── EXCERPTED DATA ──

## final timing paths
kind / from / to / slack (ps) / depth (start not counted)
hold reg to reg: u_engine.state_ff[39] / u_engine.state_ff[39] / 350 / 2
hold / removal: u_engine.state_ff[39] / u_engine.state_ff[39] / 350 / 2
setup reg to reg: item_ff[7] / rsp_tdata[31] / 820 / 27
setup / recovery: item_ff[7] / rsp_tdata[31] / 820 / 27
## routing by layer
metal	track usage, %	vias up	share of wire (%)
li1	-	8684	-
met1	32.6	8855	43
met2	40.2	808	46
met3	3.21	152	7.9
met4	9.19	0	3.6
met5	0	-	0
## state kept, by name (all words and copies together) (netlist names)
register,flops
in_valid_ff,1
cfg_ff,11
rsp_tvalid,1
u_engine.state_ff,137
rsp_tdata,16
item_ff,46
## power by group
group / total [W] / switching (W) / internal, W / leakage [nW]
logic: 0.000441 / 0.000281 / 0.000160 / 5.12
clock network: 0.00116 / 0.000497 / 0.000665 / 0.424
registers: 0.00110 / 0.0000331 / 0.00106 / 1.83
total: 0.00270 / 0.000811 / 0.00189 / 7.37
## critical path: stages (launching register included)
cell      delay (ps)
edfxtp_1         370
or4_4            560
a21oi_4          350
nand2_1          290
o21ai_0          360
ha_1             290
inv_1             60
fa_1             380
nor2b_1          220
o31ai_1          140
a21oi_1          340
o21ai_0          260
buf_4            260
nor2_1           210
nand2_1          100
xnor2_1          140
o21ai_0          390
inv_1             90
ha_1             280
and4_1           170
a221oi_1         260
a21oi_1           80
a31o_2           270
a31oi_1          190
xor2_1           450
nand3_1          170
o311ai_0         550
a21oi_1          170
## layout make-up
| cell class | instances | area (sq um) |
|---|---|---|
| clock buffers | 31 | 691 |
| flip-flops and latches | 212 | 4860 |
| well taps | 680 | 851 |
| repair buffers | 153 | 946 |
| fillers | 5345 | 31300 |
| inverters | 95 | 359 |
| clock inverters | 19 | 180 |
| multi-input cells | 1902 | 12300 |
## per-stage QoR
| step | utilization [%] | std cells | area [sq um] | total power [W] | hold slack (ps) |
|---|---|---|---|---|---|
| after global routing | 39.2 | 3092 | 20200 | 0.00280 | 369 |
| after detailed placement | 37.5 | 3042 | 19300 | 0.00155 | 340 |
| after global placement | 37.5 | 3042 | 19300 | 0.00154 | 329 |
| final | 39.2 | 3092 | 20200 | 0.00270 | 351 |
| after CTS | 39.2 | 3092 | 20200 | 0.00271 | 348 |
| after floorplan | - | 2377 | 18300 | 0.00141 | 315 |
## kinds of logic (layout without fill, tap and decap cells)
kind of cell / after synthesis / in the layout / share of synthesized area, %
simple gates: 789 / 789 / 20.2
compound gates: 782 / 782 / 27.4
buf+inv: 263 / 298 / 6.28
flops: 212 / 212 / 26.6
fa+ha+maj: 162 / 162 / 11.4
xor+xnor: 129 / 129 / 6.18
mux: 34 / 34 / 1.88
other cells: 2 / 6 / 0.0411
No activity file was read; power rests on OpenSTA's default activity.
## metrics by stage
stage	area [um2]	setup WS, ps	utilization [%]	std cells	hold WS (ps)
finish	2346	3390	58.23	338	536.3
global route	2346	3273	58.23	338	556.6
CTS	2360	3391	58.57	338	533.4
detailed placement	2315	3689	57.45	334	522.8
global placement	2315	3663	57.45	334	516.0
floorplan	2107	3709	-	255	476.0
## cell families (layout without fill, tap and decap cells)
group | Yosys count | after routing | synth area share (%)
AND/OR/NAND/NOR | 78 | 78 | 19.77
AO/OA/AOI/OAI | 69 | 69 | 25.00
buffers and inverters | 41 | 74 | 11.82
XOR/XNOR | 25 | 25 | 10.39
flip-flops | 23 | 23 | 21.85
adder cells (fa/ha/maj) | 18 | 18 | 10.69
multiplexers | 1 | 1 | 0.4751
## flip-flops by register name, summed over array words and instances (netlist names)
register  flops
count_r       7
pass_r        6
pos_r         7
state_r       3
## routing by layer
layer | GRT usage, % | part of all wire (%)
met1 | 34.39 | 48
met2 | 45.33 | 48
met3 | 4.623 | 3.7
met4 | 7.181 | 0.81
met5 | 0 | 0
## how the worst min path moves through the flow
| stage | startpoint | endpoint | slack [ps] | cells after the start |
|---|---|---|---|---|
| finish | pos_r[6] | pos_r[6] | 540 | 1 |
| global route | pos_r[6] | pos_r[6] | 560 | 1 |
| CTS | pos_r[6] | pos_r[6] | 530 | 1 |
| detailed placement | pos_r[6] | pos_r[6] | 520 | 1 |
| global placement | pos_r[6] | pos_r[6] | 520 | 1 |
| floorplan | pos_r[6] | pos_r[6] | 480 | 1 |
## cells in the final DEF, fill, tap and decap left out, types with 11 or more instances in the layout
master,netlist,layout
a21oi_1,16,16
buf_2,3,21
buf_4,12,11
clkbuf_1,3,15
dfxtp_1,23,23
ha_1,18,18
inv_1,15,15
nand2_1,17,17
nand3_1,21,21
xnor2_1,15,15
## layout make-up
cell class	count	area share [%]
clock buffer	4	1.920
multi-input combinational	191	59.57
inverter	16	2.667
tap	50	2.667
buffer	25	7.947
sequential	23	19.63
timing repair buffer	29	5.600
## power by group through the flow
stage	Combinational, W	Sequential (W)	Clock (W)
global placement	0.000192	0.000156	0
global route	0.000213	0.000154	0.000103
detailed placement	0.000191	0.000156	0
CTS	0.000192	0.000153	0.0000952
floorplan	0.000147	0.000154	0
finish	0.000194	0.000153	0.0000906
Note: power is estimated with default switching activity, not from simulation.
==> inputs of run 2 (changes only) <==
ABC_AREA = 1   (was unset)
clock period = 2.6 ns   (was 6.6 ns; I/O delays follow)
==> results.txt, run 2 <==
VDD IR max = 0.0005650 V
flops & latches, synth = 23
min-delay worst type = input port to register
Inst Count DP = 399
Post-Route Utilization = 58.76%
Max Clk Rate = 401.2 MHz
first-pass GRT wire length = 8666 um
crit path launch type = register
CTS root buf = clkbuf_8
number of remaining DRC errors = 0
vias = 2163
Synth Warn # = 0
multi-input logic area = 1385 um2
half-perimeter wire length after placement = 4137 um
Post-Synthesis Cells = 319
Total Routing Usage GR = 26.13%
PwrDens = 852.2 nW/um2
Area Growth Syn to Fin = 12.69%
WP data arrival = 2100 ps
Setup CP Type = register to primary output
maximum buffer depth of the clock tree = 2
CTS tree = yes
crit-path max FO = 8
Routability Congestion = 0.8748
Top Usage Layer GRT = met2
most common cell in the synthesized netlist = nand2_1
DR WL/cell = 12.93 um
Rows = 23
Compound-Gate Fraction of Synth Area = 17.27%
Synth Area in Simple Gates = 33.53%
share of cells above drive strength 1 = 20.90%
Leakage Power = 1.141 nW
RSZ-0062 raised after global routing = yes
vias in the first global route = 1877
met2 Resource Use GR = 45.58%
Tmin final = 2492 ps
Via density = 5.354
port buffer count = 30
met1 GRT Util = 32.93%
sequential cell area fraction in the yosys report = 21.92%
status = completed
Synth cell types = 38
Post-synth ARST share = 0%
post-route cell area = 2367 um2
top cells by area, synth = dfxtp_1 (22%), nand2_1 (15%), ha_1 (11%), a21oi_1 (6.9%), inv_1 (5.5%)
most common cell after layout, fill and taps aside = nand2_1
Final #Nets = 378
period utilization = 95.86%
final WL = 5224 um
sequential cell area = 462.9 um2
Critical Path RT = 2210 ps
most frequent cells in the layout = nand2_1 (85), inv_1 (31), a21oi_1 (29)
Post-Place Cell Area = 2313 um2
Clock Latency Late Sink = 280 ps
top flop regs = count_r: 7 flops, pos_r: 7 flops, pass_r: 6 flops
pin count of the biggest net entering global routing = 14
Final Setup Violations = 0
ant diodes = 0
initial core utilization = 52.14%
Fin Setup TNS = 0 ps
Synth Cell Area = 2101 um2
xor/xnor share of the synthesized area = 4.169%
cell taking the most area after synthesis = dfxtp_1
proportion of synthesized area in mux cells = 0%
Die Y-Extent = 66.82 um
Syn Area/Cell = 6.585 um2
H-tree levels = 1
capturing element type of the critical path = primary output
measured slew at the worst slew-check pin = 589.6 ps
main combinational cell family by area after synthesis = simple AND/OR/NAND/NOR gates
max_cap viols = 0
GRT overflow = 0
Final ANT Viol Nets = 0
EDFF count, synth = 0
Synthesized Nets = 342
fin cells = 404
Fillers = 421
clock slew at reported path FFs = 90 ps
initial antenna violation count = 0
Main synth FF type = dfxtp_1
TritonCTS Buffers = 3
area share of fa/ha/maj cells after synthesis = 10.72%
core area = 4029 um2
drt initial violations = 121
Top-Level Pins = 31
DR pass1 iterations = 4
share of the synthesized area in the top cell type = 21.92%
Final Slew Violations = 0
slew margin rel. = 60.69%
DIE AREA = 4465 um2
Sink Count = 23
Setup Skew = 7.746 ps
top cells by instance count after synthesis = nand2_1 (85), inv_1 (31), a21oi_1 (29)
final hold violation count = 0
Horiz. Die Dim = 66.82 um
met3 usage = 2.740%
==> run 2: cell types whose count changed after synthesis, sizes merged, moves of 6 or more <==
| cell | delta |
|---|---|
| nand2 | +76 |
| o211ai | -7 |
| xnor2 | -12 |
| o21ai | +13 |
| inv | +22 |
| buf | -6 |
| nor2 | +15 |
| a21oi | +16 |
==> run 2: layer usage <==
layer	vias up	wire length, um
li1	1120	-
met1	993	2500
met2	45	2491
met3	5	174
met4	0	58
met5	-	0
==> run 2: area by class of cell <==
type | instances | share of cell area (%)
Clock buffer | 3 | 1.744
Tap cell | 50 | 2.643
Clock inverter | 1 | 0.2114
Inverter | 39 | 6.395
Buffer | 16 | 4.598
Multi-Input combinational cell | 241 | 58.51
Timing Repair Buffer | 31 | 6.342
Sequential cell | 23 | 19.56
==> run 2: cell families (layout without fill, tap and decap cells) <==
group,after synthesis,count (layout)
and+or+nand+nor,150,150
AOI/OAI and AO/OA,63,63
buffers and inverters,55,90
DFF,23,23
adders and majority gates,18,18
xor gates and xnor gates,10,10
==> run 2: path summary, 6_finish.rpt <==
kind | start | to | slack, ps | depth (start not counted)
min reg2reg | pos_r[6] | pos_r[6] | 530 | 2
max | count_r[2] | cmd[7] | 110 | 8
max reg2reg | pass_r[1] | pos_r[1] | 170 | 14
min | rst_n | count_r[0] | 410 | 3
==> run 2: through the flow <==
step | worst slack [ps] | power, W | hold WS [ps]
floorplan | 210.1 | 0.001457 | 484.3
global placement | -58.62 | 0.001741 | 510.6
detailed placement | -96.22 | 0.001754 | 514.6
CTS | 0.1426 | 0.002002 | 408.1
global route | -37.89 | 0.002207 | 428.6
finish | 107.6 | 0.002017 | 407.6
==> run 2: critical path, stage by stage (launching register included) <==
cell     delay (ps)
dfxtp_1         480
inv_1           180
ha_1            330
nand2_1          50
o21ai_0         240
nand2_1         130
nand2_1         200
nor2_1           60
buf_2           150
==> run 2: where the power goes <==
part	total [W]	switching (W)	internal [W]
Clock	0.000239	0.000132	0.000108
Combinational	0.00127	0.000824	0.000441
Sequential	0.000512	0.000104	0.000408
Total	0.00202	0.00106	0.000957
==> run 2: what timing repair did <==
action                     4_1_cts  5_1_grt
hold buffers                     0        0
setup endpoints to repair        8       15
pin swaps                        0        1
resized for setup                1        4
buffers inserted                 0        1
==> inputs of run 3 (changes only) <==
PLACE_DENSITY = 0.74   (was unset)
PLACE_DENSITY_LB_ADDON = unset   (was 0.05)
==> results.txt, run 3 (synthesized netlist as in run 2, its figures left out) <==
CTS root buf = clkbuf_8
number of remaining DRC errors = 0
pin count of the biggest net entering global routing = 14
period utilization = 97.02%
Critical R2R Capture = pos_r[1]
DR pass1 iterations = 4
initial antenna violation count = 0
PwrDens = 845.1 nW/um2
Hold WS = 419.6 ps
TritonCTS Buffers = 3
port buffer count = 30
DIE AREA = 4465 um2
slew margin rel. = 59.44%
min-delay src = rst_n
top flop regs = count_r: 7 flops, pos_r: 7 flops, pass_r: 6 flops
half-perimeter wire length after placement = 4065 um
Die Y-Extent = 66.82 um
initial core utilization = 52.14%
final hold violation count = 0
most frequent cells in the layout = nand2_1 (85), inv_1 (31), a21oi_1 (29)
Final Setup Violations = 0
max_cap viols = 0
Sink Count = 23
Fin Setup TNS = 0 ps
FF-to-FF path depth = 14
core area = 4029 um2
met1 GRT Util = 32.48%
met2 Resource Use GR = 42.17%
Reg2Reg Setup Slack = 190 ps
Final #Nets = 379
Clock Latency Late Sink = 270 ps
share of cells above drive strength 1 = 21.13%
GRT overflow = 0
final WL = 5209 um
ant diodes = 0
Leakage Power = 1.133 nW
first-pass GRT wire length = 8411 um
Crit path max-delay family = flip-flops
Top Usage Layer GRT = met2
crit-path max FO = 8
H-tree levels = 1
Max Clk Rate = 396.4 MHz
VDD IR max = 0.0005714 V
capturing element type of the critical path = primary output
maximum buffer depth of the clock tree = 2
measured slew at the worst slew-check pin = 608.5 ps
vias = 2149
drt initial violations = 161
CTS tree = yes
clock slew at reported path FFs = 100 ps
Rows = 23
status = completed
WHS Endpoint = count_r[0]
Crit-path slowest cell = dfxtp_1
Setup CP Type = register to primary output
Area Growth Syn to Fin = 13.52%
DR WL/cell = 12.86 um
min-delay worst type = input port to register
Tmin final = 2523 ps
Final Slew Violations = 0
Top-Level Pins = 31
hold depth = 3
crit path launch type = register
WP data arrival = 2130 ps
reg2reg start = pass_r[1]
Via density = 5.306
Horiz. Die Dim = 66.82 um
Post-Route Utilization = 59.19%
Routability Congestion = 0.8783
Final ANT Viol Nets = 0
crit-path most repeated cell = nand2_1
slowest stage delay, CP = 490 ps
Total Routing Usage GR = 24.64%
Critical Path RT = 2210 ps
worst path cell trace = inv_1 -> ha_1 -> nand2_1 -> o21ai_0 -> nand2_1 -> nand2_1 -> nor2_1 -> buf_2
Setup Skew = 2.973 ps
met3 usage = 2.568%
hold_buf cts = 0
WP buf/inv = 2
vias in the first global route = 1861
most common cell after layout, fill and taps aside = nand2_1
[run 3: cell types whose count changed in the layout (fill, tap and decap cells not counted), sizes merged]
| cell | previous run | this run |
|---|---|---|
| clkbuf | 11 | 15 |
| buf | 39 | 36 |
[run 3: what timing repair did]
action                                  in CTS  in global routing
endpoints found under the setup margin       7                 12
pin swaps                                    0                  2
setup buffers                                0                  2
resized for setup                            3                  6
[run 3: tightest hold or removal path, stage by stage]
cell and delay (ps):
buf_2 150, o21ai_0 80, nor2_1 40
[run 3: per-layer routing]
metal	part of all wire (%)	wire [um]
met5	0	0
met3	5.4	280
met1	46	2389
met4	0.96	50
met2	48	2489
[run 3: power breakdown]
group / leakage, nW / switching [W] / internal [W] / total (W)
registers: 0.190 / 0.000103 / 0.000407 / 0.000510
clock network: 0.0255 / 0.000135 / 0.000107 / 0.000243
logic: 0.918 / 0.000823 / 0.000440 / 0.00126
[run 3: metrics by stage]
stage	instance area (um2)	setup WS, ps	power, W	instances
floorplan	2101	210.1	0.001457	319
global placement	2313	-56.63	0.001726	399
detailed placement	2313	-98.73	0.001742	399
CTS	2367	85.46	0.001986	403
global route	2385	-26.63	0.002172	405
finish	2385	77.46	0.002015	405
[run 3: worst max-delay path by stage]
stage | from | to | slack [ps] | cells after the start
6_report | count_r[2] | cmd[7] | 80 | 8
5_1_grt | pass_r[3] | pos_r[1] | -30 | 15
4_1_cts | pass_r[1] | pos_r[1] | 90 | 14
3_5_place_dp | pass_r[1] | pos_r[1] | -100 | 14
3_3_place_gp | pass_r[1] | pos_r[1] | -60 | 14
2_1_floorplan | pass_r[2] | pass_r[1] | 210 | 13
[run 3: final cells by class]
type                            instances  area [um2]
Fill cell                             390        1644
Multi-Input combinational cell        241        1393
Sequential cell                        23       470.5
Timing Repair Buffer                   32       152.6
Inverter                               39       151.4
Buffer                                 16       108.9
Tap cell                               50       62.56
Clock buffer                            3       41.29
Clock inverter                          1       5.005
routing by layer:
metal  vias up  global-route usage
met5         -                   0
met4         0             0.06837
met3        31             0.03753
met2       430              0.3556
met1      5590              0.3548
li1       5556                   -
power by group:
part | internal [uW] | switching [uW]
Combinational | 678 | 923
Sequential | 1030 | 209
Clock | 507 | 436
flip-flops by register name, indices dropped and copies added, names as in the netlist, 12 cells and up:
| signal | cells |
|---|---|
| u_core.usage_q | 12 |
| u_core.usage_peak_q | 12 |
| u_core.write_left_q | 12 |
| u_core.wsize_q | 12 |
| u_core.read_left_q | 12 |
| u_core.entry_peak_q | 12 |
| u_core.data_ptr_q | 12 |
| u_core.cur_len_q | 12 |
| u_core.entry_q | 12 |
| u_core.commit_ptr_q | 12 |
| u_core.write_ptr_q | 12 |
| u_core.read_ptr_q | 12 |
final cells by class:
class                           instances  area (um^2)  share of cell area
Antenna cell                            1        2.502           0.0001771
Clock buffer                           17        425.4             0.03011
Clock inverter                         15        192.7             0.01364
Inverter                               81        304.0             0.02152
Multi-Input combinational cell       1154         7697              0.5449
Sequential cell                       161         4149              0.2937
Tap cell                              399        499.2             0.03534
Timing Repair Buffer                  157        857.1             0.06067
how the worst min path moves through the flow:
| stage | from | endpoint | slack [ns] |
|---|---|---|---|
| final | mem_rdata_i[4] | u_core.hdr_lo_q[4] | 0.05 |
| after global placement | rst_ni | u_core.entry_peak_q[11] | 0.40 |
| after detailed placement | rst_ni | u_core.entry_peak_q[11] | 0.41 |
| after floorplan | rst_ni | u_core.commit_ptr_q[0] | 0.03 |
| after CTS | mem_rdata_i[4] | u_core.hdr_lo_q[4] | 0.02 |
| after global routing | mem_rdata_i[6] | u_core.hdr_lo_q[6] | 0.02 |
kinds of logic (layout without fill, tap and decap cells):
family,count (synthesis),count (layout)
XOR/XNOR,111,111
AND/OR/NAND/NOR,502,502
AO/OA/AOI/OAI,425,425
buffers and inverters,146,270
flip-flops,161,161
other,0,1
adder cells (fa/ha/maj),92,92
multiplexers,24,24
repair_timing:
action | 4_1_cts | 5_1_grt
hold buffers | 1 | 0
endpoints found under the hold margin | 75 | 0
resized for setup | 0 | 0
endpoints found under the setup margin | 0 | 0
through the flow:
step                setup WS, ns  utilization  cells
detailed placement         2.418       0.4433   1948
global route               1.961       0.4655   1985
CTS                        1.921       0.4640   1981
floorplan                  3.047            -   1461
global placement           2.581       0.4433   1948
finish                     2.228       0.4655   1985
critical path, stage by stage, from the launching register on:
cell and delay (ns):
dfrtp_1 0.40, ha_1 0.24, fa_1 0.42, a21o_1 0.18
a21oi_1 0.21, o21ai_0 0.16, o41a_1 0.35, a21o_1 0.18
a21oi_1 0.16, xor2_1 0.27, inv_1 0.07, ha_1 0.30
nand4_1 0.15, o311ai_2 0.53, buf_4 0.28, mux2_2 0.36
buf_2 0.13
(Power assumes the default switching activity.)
### src/rtl/core/mmlc_div.sv
module mmlc_div #(
    parameter int unsigned Q_W     = 16,
    parameter int unsigned DIVISOR = 4
) (
    input  logic           aclk,
    input  logic           aresetn,
    input  logic           step,
    output logic [Q_W-1:0] quotient
);

    localparam int unsigned REM_W = (DIVISOR > 1) ? $clog2(DIVISOR) : 1;
    localparam logic [REM_W-1:0] REM_LAST = REM_W'(DIVISOR - 1);

    logic [REM_W-1:0] rem_reg, rem_next;
    logic [Q_W-1:0]   quot_reg, quot_next;

    // hold a running total as quotient and remainder by DIVISOR; each step adds one
    always_comb begin
        rem_next  = rem_reg;
        quot_next = quot_reg;
        if (step) begin
            if (rem_reg == REM_LAST) begin
                rem_next  = '0;
                quot_next = quot_reg + Q_W'(1);
            end else begin
                rem_next = rem_reg + REM_W'(1);
            end
        end
    end

    always_ff @(posedge aclk) begin
        if (!aresetn) begin
            rem_reg  <= '0;
            quot_reg <= '0;
        end else begin
            rem_reg  <= rem_next;
            quot_reg <= quot_next;
        end
    end

    assign quotient = quot_reg;

`ifndef ASSERT_OFF
    a_rem_range: assert property (@(posedge aclk) disable iff (!aresetn)
        rem_reg <= REM_LAST)
        else $error("remainder reached the divisor");

    a_wrap: assert property (@(posedge aclk) disable iff (!aresetn)
        (step && rem_reg == REM_LAST) |=>
            (rem_reg == '0 && quot_reg == $past(quot_reg) + Q_W'(1)))
        else $error("quotient did not advance on remainder wrap");

    a_idle: assert property (@(posedge aclk) disable iff (!aresetn)
        !step |=> ($stable(rem_reg) && $stable(quot_reg)))
        else $error("running quotient moved without a step");
`endif

endmodule
**config.mk**
```make
export PLATFORM = sky130hd
export DESIGN_NAME = stepper_phase_sequencer
export DESIGN_NICKNAME = d
export VERILOG_FILES = /design/src/rtl/sps_pkg.sv /design/src/rtl/sps_cfg.sv /design/src/rtl/sps_core.sv /design/src/rtl/sps_out.sv /design/src/rtl/stepper_phase_sequencer.sv
export VERILOG_INCLUDE_DIRS = /design/src /design/src/rtl
export SDC_FILE = /design/constraint.sdc
export NUM_CORES = 1
export LEC_CHECK = 0
export ABC_AREA = 1
export BUFFER_PORTS_ARGS = -buffer_cell sky130_fd_sc_hd__buf_4
export CORE_MARGIN = 4
export CORE_UTILIZATION = 50
export CTS_CLUSTER_SIZE = 14
export DETAILED_ROUTE_END_ITERATION = 16
export PLACE_DENSITY = 0.72
export SLEW_MARGIN = 20
export SYNTH_ARGS = -nofsm -noshare
export SYNTH_HDL_FRONTEND = slang
export SYNTH_HIERARCHICAL = 1
export SYNTH_SLANG_ARGS = --single-unit
```
**constraint.sdc**
```tcl
create_clock -name clk -period 8 [get_ports clk]
set_input_delay 1.2 -clock clk [delete_from_list [all_inputs] [get_ports clk]]
set_output_delay 1.2 -clock clk [all_outputs]
set_load 0.05 [all_outputs]
```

───

> [DESCRIPTION OF THE TASK]: Please, from the material above, copy only the lines from the line with "Max Clk Rate = 401.2 MHz" up to and including the line with "Post-Place Cell Area = 2313 um2", exactly as written.

> [ANSWER TO THIS EXERCISE]:
Max Clk Rate = 401.2 MHz
first-pass GRT wire length = 8666 um
crit path launch type = register
CTS root buf = clkbuf_8
number of remaining DRC errors = 0
vias = 2163
Synth Warn # = 0
multi-input logic area = 1385 um2
half-perimeter wire length after placement = 4137 um
Post-Synthesis Cells = 319
Total Routing Usage GR = 26.13%
PwrDens = 852.2 nW/um2
Area Growth Syn to Fin = 12.69%
WP data arrival = 2100 ps
Setup CP Type = register to primary output
maximum buffer depth of the clock tree = 2
CTS tree = yes
crit-path max FO = 8
Routability Congestion = 0.8748
Top Usage Layer GRT = met2
most common cell in the synthesized netlist = nand2_1
DR WL/cell = 12.93 um
Rows = 23
Compound-Gate Fraction of Synth Area = 17.27%
Synth Area in Simple Gates = 33.53%
share of cells above drive strength 1 = 20.90%
Leakage Power = 1.141 nW
RSZ-0062 raised after global routing = yes
vias in the first global route = 1877
met2 Resource Use GR = 45.58%
Tmin final = 2492 ps
Via density = 5.354
port buffer count = 30
met1 GRT Util = 32.93%
sequential cell area fraction in the yosys report = 21.92%
status = completed
Synth cell types = 38
Post-synth ARST share = 0%
post-route cell area = 2367 um2
top cells by area, synth = dfxtp_1 (22%), nand2_1 (15%), ha_1 (11%), a21oi_1 (6.9%), inv_1 (5.5%)
most common cell after layout, fill and taps aside = nand2_1
Final #Nets = 378
period utilization = 95.86%
final WL = 5224 um
sequential cell area = 462.9 um2
Critical Path RT = 2210 ps
most frequent cells in the layout = nand2_1 (85), inv_1 (31), a21oi_1 (29)
Post-Place Cell Area = 2313 um2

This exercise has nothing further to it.